Recorded information: Begin

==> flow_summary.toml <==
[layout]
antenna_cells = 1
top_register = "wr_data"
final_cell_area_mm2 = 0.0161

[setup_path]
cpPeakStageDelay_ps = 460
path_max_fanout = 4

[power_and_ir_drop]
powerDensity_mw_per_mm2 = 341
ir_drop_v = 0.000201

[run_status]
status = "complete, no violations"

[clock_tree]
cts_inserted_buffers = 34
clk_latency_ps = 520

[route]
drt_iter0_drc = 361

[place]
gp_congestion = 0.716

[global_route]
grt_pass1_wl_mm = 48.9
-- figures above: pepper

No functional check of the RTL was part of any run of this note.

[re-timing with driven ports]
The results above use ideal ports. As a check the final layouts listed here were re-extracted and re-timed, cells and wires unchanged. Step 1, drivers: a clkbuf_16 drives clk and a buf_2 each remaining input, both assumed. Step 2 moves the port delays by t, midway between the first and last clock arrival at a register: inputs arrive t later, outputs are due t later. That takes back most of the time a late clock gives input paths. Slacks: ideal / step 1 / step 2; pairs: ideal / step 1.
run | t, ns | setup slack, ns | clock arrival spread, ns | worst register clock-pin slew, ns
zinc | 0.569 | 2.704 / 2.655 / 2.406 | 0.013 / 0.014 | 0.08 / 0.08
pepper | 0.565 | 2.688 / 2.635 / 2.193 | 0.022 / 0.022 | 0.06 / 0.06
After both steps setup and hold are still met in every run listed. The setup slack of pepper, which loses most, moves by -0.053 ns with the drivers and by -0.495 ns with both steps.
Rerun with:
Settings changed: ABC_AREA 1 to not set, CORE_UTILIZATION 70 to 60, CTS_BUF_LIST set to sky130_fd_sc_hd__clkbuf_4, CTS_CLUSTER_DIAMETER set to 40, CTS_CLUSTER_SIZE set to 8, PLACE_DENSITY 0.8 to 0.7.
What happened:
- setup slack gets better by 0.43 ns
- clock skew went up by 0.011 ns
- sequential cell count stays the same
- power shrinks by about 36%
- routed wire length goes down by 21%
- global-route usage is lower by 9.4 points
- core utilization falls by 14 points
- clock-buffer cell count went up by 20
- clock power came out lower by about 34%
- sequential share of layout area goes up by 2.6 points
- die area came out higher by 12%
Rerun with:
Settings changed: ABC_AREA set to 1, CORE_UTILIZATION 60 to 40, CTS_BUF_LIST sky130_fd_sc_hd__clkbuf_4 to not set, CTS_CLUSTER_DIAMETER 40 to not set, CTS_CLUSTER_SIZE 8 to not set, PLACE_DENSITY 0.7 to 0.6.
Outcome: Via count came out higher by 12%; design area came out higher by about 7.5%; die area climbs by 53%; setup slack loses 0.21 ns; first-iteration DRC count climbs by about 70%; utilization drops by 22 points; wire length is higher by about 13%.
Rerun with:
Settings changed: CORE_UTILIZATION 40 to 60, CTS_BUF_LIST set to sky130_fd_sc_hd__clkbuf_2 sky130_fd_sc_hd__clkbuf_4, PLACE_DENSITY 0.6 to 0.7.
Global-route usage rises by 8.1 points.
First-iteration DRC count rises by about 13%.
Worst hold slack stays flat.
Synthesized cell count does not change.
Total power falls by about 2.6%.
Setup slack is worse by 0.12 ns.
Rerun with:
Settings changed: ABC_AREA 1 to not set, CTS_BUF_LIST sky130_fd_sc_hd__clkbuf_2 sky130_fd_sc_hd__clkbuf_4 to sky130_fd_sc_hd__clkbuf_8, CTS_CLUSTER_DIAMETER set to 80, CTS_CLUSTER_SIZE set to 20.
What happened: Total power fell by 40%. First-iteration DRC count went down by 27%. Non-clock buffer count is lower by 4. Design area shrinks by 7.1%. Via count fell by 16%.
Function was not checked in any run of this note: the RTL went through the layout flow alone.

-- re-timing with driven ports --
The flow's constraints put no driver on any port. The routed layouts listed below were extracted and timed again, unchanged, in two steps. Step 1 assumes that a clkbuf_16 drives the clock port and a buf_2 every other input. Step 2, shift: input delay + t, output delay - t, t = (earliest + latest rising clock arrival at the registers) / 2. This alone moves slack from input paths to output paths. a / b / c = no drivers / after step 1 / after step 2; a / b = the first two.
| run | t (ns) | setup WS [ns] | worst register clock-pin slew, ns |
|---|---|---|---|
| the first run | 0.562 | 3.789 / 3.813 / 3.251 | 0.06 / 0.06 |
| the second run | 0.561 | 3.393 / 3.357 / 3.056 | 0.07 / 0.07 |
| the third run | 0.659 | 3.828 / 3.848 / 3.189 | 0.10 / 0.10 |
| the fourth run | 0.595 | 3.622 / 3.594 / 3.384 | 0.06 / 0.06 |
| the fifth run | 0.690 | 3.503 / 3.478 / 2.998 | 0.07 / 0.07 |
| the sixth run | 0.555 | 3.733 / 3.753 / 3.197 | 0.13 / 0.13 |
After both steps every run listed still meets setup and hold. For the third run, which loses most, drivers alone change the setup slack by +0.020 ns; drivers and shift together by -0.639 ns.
This is an optimization exercise on Yosys and OpenROAD, whose aim is small area, not a production implementation.
The RTL was checked by simulation tests, not by an equivalence proof against the original design.

==> 07-09 <==
==> flow/design.v (excerpt) <==
module edge_counter (
    input  wire        clk,
    input  wire        rst,         
    input  wire        sig_in,      
    input  wire        us_tick,     
    input  wire        bus_valid,
    input  wire        bus_we,
    input  wire [31:0] bus_addr,
    input  wire [31:0] bus_wdata,
    output reg         resp_valid,
    output reg  [31:0] resp_rdata,
    output reg         resp_err
);
    localparam NCH = 4;
    integer i;
    genvar  g;
    reg        ec_en, ec_pol;
    reg [15:0] ec_ctr, ec_wrap;
    reg [7:0]  ec_pin;
    reg        sig_prev;
    reg        gt_en, gt_ph, gt_dir;
    reg [15:0] gt_ctr, gt_wrap;
    reg [7:0]  gt_psc, gt_pin, psc_cnt;
    reg [31:0] cx_scratch, gc_stopval;
    reg [31:0] clock_us;
    reg [31:0] ramw [0:15];
    reg [31:0] ch_raddr   [0:NCH-1];
    reg [31:0] ch_waddr   [0:NCH-1];
    reg [31:0] ch_count   [0:NCH-1];
    reg [31:0] ch_reload  [0:NCH-1];
    reg [31:0] ch_pending [0:NCH-1];
    reg        ch_en      [0:NCH-1];
    reg        ch_size    [0:NCH-1];
    reg        ch_incr_r  [0:NCH-1];
    reg        ch_incr_w  [0:NCH-1];
    reg [5:0]  ch_treq    [0:NCH-1];
    reg        ch_busy    [0:NCH-1];
    reg        ch_err     [0:NCH-1];
    wire rising  =  sig_in & ~sig_prev;
    wire falling = ~sig_in &  sig_prev;
    wire ec_hit  = ec_en & (ec_pol ? falling : rising);
    wire ec_wrapped = (ec_ctr == ec_wrap);
    wire ec_evt  = ec_hit & ec_wrapped;
    reg  [15:0] ec_c1, gt_c1, gt_c0;
    always @* begin
        ec_c1[0] = 1'b1; gt_c1[0] = 1'b1; gt_c0[0] = 1'b1;
        for (i = 1; i < 16; i = i + 1) begin
            ec_c1[i] = ec_c1[i-1] &  ec_ctr[i-1];
            gt_c1[i] = gt_c1[i-1] &  gt_ctr[i-1];
  ...
==> flow/config.mk <==
export PLATFORM = sky130hd
export DESIGN_NAME = edge_counter
export DESIGN_NICKNAME = edge_counter
export VERILOG_FILES = /design/flow/design.v
export SDC_FILE = /design/flow/constraint.sdc
export NUM_CORES = 4
export LEC_CHECK = 0
export CAP_MARGIN = 10
export CORE_MARGIN = 2
export CORE_UTILIZATION = 55
export GPL_ROUTABILITY_DRIVEN = 1
export PLACE_DENSITY = 0.65
export SLEW_MARGIN = 10
==> flow/constraint.sdc <==
create_clock -name core_clock -period 12.0 [get_ports {clk}]
set_input_delay 2.4000 -clock core_clock [delete_from_list [all_inputs] [get_ports {clk}]]
set_output_delay 2.4000 -clock core_clock [all_outputs]
set_load 0.01 [all_outputs]
standard.sh (not shown) runs the stock make flow with config.mk's settings and CLKGATE_MAP_FILE= SYNTH_SCRIPT=/design/flow/synth_recipe.tcl, a recipe that flattens the netlist after the stock synthesis.
==> flow/flow/run.sh <==
#!/bin/bash
# Layout flow:
#  2. the same ORFS synthesis again, with an area-oriented ABC script in
#     place of the speed script (a copy of ORFS's scripts folder with only
#     abc_speed.script replaced); used only if its registers (names and
#     cells) are exactly the standard synthesis's;
#  3. the standard ORFS layout steps, with a leaner clock tree.
# Every tool's output goes to a log file of its own in this folder.
set -euo pipefail
W=$(pwd)
R=$W/orfs/results/${FLOW_PLATFORM}/edge_counter/base

# 1. standard synthesis
bash standard.sh synth > 1_synth_standard.log 2>&1
cp $R/1_2_yosys.v $W/1_2_yosys_standard.v

# 2. synthesis with the area-oriented ABC script
rm -rf $W/scripts_area $W/orfs_area
cp -r $FLOW_HOME/scripts $W/scripts_area
cp $W/flow/abc_area.script $W/scripts_area/abc_speed.script
set +e
make -C $FLOW_HOME DESIGN_CONFIG=$FLOW_CONFIG WORK_HOME=$W/orfs_area \
    CLKGATE_MAP_FILE= SYNTH_SCRIPT=$W/synth_recipe.tcl SCRIPTS_DIR=$W/scripts_area \
    synth > 2_synth_area.log 2>&1
ok=$?
set -e
regs() { grep -oE '^ *sky130_fd_sc_hd__[a-z0-9_]+ +[^ ]+' "$1" | grep -E '__(df|edf|sdf|sedf|dl)' | sort; }
regs $W/1_2_yosys_standard.v > regs_standard.txt
if [[ $ok == 0 ]] && regs $W/orfs_area/results/${FLOW_PLATFORM}/edge_counter/base/1_2_yosys.v > regs_area.txt \
   && cmp -s regs_standard.txt regs_area.txt; then
  echo "using the area synthesis" > 2_choice.log
  cp $W/orfs_area/results/${FLOW_PLATFORM}/edge_counter/base/1_2_yosys.v $R/1_2_yosys.v
  rm -f $R/1_synth.odb $R/1_synth.sdc
else
  echo "using the standard synthesis" > 2_choice.log
fi

# 3. layout
bash standard.sh \
  "CTS_ARGS=-sink_clustering_enable -repair_clock_nets -dont_use_dummy_load -sink_clustering_size 16 -sink_clustering_max_diameter 60 -buf_list {sky130_fd_sc_hd__clkbuf_8}" \
  finish > 3_layout.log 2>&1
==> flow/flow/abc_area.script <==
strash
&get -n
&st
&dch -f
&nf -R 1000 -C 32 -F 8 -p
&put
strash
&get -n
&st
&dch -f
&nf -R 1000 -C 32 -F 8 -p
&put
topo
==> 01-07 (differences from 07-09) <==
--- a/flow/design.v
+++ b/flow/design.v
@@ -196,19 +196,17 @@
                 if (wsel & (~dma_byte | wr_addr[1:0] == 2'd1)) ramw[g][15:8]  <= wr_data[15:8];
                 if (wsel & (~dma_byte | wr_addr[1:0] == 2'd2)) ramw[g][23:16] <= wr_data[23:16];
                 if (wsel & (~dma_byte | wr_addr[1:0] == 2'd3)) ramw[g][31:24] <= wr_data[31:24];
             end
         end
     endgenerate
     always @(posedge clk) begin
         sig_prev <= ~rst & sig_in;
-        for (i = 0; i < 32; i = i + 1)
-            if (rst | (us_tick & clk_c1[i]))
-                clock_us[i] <= ~rst & ~clock_us[i];
+        clock_us <= {32{~rst}} & (clock_us ^ ({32{us_tick}} & clk_c1));
         if (rst | w_ecctrl)            ec_pol <= wd0[1];
         if (rst | w_ecctrl | w_enmask) ec_en  <= wd0[0];
         for (i = 0; i < 16; i = i + 1)
             if (rst | w_ecctr | (ec_hit & (ec_wrapped | ec_c1[i])))
                 ec_ctr[i] <= (rst | w_ecctr) ? wd0[i] : ~ec_wrapped & ~ec_ctr[i];
         if (rst | w_ecwrap)            ec_wrap <= wd1;
         if (rst | w_ecpin)             ec_pin  <= wd1[7:0];
         if (rst | w_gtctrl)            gt_ph  <= wd0[1];
@@ -266,19 +264,17 @@
                 if (rst | w_rl | w_trig)                ch_reload[g] <= wd0;
                 if (rst | w_ctrl) begin
                     ch_en[g]     <= wd0[0];
                     ch_size[g]   <= wd0[1];
                     ch_incr_r[g] <= wd0[2];
                     ch_incr_w[g] <= wd0[3];
                     ch_treq[g]   <= wd0[9:4];
                 end
-                for (k = 0; k < 32; k = k + 1)
-                    if (p_clr | p_tog[k])
-                        ch_pending[g][k] <= ~p_clr & ~ch_pending[g][k];
+                ch_pending[g] <= {32{~p_clr}} & (ch_pending[g] ^ p_tog);
                 if (rst | (start & trig_v) | abort | fail | done)
                     ch_busy[g] <= ~rst & start & trig_v;
                 if (rst | abort | fail)
                     ch_err[g] <= ~rst & fail;
             end
         end
     endgenerate
 endmodule
--- a/flow/flow/run.sh
+++ b/flow/flow/run.sh
@@ -32,10 +32,11 @@
   cp $W/orfs_area/results/${FLOW_PLATFORM}/edge_counter/base/1_2_yosys.v $R/1_2_yosys.v
   rm -f $R/1_synth.odb $R/1_synth.sdc
 else
   echo "using the standard synthesis" > 2_choice.log
 fi
 
 # 3. layout
 bash standard.sh \
-  "CTS_ARGS=-sink_clustering_enable -repair_clock_nets -dont_use_dummy_load -sink_clustering_size 16 -sink_clustering_max_diameter 60 -buf_list {sky130_fd_sc_hd__clkbuf_8}" \
+  "CTS_ARGS=-sink_clustering_enable -repair_clock_nets -dont_use_dummy_load -sink_clustering_size 16 -sink_clustering_max_diameter 50 -buf_list {sky130_fd_sc_hd__clkbuf_8}" \
+  "BUFFER_PORTS_ARGS=-inputs -outputs -buffer_cell sky130_fd_sc_hd__buf_1" \
   finish > 3_layout.log 2>&1
==> flow/flow/abc_area.script (replaced) <==
strash
&get -n
&st
&dch -f
&nf -R 1000 -C 32 -F 8 -p
&put
strash
&get -n
&st
&dch -f
&nf -R 1000 -C 32 -F 8 -p
&put
strash
&get -n
&st
&dch -f
&nf -R 1000 -C 32 -F 8 -p
&put
strash
&get -n
&st
&dch -f
&nf -R 1000 -C 32 -F 8 -p
&put
topo
- CAP_MARGIN: 10 -> 20
- CORE_UTILIZATION: 55 -> 45
- PLACE_DENSITY: 0.65 -> 0.55
- SLEW_MARGIN: 10 -> 20
==> 02-12 (differences from 07-09) <==
--- a/flow/design.v
+++ b/flow/design.v
@@ -196,19 +196,17 @@
                 if (wsel & (~dma_byte | wr_addr[1:0] == 2'd1)) ramw[g][15:8]  <= wr_data[15:8];
                 if (wsel & (~dma_byte | wr_addr[1:0] == 2'd2)) ramw[g][23:16] <= wr_data[23:16];
                 if (wsel & (~dma_byte | wr_addr[1:0] == 2'd3)) ramw[g][31:24] <= wr_data[31:24];
             end
         end
     endgenerate
     always @(posedge clk) begin
         sig_prev <= ~rst & sig_in;
-        for (i = 0; i < 32; i = i + 1)
-            if (rst | (us_tick & clk_c1[i]))
-                clock_us[i] <= ~rst & ~clock_us[i];
+        clock_us <= {32{~rst}} & (clock_us ^ ({32{us_tick}} & clk_c1));
         if (rst | w_ecctrl)            ec_pol <= wd0[1];
         if (rst | w_ecctrl | w_enmask) ec_en  <= wd0[0];
         for (i = 0; i < 16; i = i + 1)
             if (rst | w_ecctr | (ec_hit & (ec_wrapped | ec_c1[i])))
                 ec_ctr[i] <= (rst | w_ecctr) ? wd0[i] : ~ec_wrapped & ~ec_ctr[i];
         if (rst | w_ecwrap)            ec_wrap <= wd1;
         if (rst | w_ecpin)             ec_pin  <= wd1[7:0];
         if (rst | w_gtctrl)            gt_ph  <= wd0[1];
@@ -266,19 +264,17 @@
                 if (rst | w_rl | w_trig)                ch_reload[g] <= wd0;
                 if (rst | w_ctrl) begin
                     ch_en[g]     <= wd0[0];
                     ch_size[g]   <= wd0[1];
                     ch_incr_r[g] <= wd0[2];
                     ch_incr_w[g] <= wd0[3];
                     ch_treq[g]   <= wd0[9:4];
                 end
-                for (k = 0; k < 32; k = k + 1)
-                    if (p_clr | p_tog[k])
-                        ch_pending[g][k] <= ~p_clr & ~ch_pending[g][k];
+                ch_pending[g] <= {32{~p_clr}} & (ch_pending[g] ^ p_tog);
                 if (rst | (start & trig_v) | abort | fail | done)
                     ch_busy[g] <= ~rst & start & trig_v;
                 if (rst | abort | fail)
                     ch_err[g] <= ~rst & fail;
             end
         end
     endgenerate
 endmodule
--- a/flow/flow/run.sh
+++ b/flow/flow/run.sh
@@ -32,10 +32,11 @@
   cp $W/orfs_area/results/${FLOW_PLATFORM}/edge_counter/base/1_2_yosys.v $R/1_2_yosys.v
   rm -f $R/1_synth.odb $R/1_synth.sdc
 else
   echo "using the standard synthesis" > 2_choice.log
 fi
 
 # 3. layout
 bash standard.sh \
-  "CTS_ARGS=-sink_clustering_enable -repair_clock_nets -dont_use_dummy_load -sink_clustering_size 16 -sink_clustering_max_diameter 60 -buf_list {sky130_fd_sc_hd__clkbuf_8}" \
+  "CTS_ARGS=-sink_clustering_enable -repair_clock_nets -dont_use_dummy_load -sink_clustering_size 12 -sink_clustering_max_diameter 40 -buf_list {sky130_fd_sc_hd__clkbuf_8}" \
+  "BUFFER_PORTS_ARGS=-inputs -outputs -buffer_cell sky130_fd_sc_hd__buf_1" \
   finish > 3_layout.log 2>&1
==> flow/flow/abc_area.script (replaced) <==
strash
&get -n
&st
&dch -f
&nf -R 1000 -C 32 -F 8 -p
&put
strash
&get -n
&st
&dch -f
&nf -R 1000 -C 32 -F 8 -p
&put
strash
&get -n
&st
&dch -f
&nf -R 1000 -C 32 -F 8 -p
&put
strash
&get -n
&st
&dch -f
&nf -R 1000 -C 32 -F 8 -p
&put
topo
- CAP_MARGIN: 10 -> 20
- CORE_UTILIZATION: 55 -> 40
- PLACE_DENSITY: 0.65 -> 0.5
- SLEW_MARGIN: 10 -> 20
==> impl_metrics.prom <==
# TYPE chip_impl_metric gauge
chip_impl_metric{name="slew_viol_final",unit=""} 1
chip_impl_metric{name="drive_gt1_share",unit="%"} 10.1
chip_impl_metric{name="maxCapViolCount",unit=""} 1
chip_impl_metric{name="logic_power_comb",unit="mW"} 0.843
chip_impl_metric{name="worst_slack",unit="ns"} -0.116
chip_impl_metric{name="finalSetupViolCount",unit=""} 16
chip_impl_info{name="checkFailReasons",value="capacitance limit, slew limit, setup timing"} 1
chip_impl_metric{name="met3_usage",unit="%"} 20.0
chip_impl_info{name="run_status",value="finished with violations"} 1
chip_impl_metric{name="finalWirelength",unit="um"} 306000
chip_impl_metric{name="layout.cell_area.non_filler",unit="um^2"} 68500
chip_impl_metric{name="post_drt_via_cell_ratio",unit=""} 7.29
Source of the figures above: 01-07
This is an optimization exercise on Yosys and OpenROAD, whose aim is small area, not a production implementation.
Only simulation tests tie the RTL to the original design; equivalence was not proved.
Power is estimated from default activity; no workload was simulated.

==> flow/design.v <==
module n64_core (
    input  wire        clk,
    input  wire        rst,            
    input  wire        step,           
    input  wire        set_stall,      
    input  wire [31:0] entry_vector,   
    input  wire [31:0] fetch_data,     
    input  wire [4:0]  obs_sel,        
    output wire        fetch_en,       
    output wire [31:0] fetch_addr,     
    output wire [31:0] pc_out,
    output wire        booted_out,
    output wire        stall_out,
    output wire        trace,          
    output wire [31:0] obs_gpr         
);
    localparam ADDIU_OPCODE = 6'd9;
    localparam [8:0] TRACE_LAST = 9'h021;
    reg [31:0] gpr [1:31];
    reg [31:0] pc;
    reg        booted;
    reg        stall;
    reg        trace_q;
    reg [8:0]  trace_cnt;
    reg        s0_add, s1_add;
    reg [4:0]  s0_rs,  s1_rs;
    reg [4:0]  s0_rd,  s1_rd;
    reg [10:0] s0_imm, s1_imm;
    reg [4:0]  s2_rd,  s3_rd,  s4_rd;
    reg [31:0] s2_val, s3_val, s4_val;
    assign fetch_en   = step & booted & ~rst;
    assign fetch_addr = pc - 32'd4;
    wire stall_now = stall | set_stall;
    wire advance   = step & ~stall_now;
    wire        nw_add = booted & (fetch_data[31:26] == ADDIU_OPCODE);
    wire [4:0]  nw_rd  = booted ? fetch_data[15:11] : 5'd0;
    wire [4:0]  nw_rs  = nw_add ? fetch_data[25:21] : 5'd0;
    wire [10:0] nw_imm = nw_add ? fetch_data[10:0]  : 11'd0;
    wire [32*32-1:0] gpr_flat;
    assign gpr_flat[31:0] = 32'd0;
    genvar g;
    generate
        for (g = 1; g < 32; g = g + 1) begin : g_flat
            assign gpr_flat[32*g +: 32] = gpr[g];
        end
    endgenerate
    function [31:0] rd_gpr(input [4:0] a, input [32*32-1:0] f);
        integer k;
        begin
            rd_gpr = 32'd0;
            for (k = 1; k < 32; k = k + 1)
                rd_gpr = rd_gpr | (f[32*k +: 32] & {32{a == k}});
        end
    endfunction
    wire [31:0] ex_result = rd_gpr(s1_rs, gpr_flat) + {16'd0, s1_rd & {5{s1_add}}, s1_imm};
    wire        wb_go   = rst | advance;
    wire [31:0] wb_data = rst ? 32'd0 : s4_val;
    wire [31:0] pc_base = booted ? pc : entry_vector;
    integer i;
    always @(posedge clk) begin
        for (i = 1; i < 32; i = i + 1)
            if (wb_go && (rst || s4_rd == i))
                gpr[i] <= wb_data;
    end
    always @(posedge clk) begin
        if (rst) begin
            s0_rd <= 5'd0;
            s1_rd <= 5'd0;
            s2_rd <= 5'd0;
            s3_rd <= 5'd0;
            s4_rd <= 5'd0;
        end else if (advance) begin
            s0_add <= nw_add;  s0_rs <= nw_rs;  s0_rd <= nw_rd;  s0_imm <= nw_imm;
            s1_add <= s0_add;  s1_rs <= s0_rs;  s1_rd <= s0_rd;  s1_imm <= s0_imm;
            s2_rd  <= s1_rd;   s2_val <= ex_result;
            s3_rd  <= s2_rd;   s3_val <= s2_val;
            s4_rd  <= s3_rd;   s4_val <= s3_val;
        end
    end
    always @(posedge clk) begin
        if (rst) begin
            pc        <= 32'd0;
            booted    <= 1'b0;
            stall     <= 1'b0;
            trace_q   <= 1'b0;
            trace_cnt <= 9'd0;
        end else if (step) begin
            booted    <= 1'b1;
            trace_cnt <= (trace_cnt == TRACE_LAST) ? 9'd0
                       : {trace_cnt[7:0], ~(trace_cnt[8] ^ trace_cnt[4])};
            trace_q   <= (trace_cnt == TRACE_LAST);
            stall     <= 1'b0;
            pc        <= stall_now ? pc_base : pc_base + 32'd4;
        end else begin
            trace_q <= 1'b0;
            if (set_stall)
                stall <= 1'b1;
        end
    end
    assign pc_out     = pc;
    assign booted_out = booted;
    assign stall_out  = stall;
    assign trace      = trace_q;
    assign obs_gpr    = rd_gpr(obs_sel, gpr_flat);
endmodule
Settings: LEC_CHECK=0, CAP_MARGIN=20, CORE_MARGIN=2, CORE_UTILIZATION=40, CTS_BUF_LIST=sky130_fd_sc_hd__clkbuf_8, CTS_CLUSTER_DIAMETER=60, CTS_CLUSTER_SIZE=16, PLACE_DENSITY=0.8, SLEW_MARGIN=20; clock period 6.0 ns.
standard.sh (not shown) runs the stock make flow with config.mk's settings and CLKGATE_MAP_FILE= SYNTH_SCRIPT=/design/flow/synth_recipe.tcl, a recipe that flattens the netlist after the stock synthesis.
==> flow/flow/run.sh <==
#!/bin/bash
set -o pipefail
export BUFFER_PORTS_ARGS="-buffer_cell sky130_fd_sc_hd__buf_1"
export CTS_ARGS="-sink_clustering_enable -repair_clock_nets -dont_use_dummy_load -buf_list sky130_fd_sc_hd__clkbuf_8 -sink_clustering_size 16 -sink_clustering_max_diameter 60"
bash standard.sh > standard.log 2>&1
The baseline completed, yet does not pass: setup timing.
==> next run, changes <==
--- a/flow/design.v
+++ b/flow/design.v
@@ -28,6 +28,7 @@
     reg [10:0] s0_imm, s1_imm;
     reg [4:0]  s2_rd,  s3_rd,  s4_rd;
     reg [31:0] s2_val, s3_val, s4_val;
+    reg        s2_cy;                  
     assign fetch_en   = step & booted & ~rst;
     assign fetch_addr = pc - 32'd4;
     wire stall_now = stall | set_stall;
@@ -52,7 +53,8 @@
                 rd_gpr = rd_gpr | (f[32*k +: 32] & {32{a == k}});
         end
     endfunction
-    wire [31:0] ex_result = rd_gpr(s1_rs, gpr_flat) + {16'd0, s1_rd & {5{s1_add}}, s1_imm};
+    wire [31:0] ex_rs_val = rd_gpr(s1_rs, gpr_flat);
+    wire [16:0] ex_lo     = {1'b0, ex_rs_val[15:0]} + {1'b0, s1_rd & {5{s1_add}}, s1_imm};
     wire        wb_go   = rst | advance;
     wire [31:0] wb_data = rst ? 32'd0 : s4_val;
     wire [31:0] pc_base = booted ? pc : entry_vector;
@@ -72,8 +74,8 @@
         end else if (advance) begin
             s0_add <= nw_add;  s0_rs <= nw_rs;  s0_rd <= nw_rd;  s0_imm <= nw_imm;
             s1_add <= s0_add;  s1_rs <= s0_rs;  s1_rd <= s0_rd;  s1_imm <= s0_imm;
-            s2_rd  <= s1_rd;   s2_val <= ex_result;
-            s3_rd  <= s2_rd;   s3_val <= s2_val;
+            s2_rd  <= s1_rd;   s2_val <= {ex_rs_val[31:16], ex_lo[15:0]};  s2_cy <= ex_lo[16];
+            s3_rd  <= s2_rd;   s3_val <= {s2_val[31:16] + {15'd0, s2_cy}, s2_val[15:0]};
             s4_rd  <= s3_rd;   s4_val <= s3_val;
         end
     end
Result: Now the flow produced a clean layout; fmax increases by 12%; power hardly moves; first-iteration DRC count grows by 6.3%; worst setup slack gets better by 0.64 ns; die area falls by 0.79%; design area falls by 0.94%.

-- afterwards: timing with drivers on the ports --
The results above use ideal ports. As a check the final layouts listed here were re-extracted and re-timed, cells and wires unchanged.
Step 1, drivers: a clkbuf_16 drives clk and a buf_2 each remaining input, both assumed.
Step 2 times the ports against the registers' clock, not the clock port: input delays grow and output delays shrink by t, the midpoint of the rising clock arrivals with the driver on.
Slacks: ideal / step 1 / step 2; pairs: ideal / step 1.
run	shift t [ns]	setup WS [ns]	hold WS [ns]
the first run	0.849	-0.107 / -0.107 / -0.107	0.348 / 0.348 / 0.348
the second run	0.839	0.530 / 0.462 / 0.462	0.377 / 0.377 / 0.377
The setup slack of the second run, which loses most, moves by -0.068 ns with the drivers and by -0.068 ns with both steps.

Recorded information: End

* [What the exercise asks] Within the material above, extract exactly the lines that start at the line containing "2.998 | 0.07 / 0.07 |" and stop after the line containing "0.13 / 0.13 |", and only those.

* [Task answer]
| the fifth run | 0.690 | 3.503 / 3.478 / 2.998 | 0.07 / 0.07 |
| the sixth run | 0.555 | 3.733 / 3.753 / 3.197 | 0.13 / 0.13 |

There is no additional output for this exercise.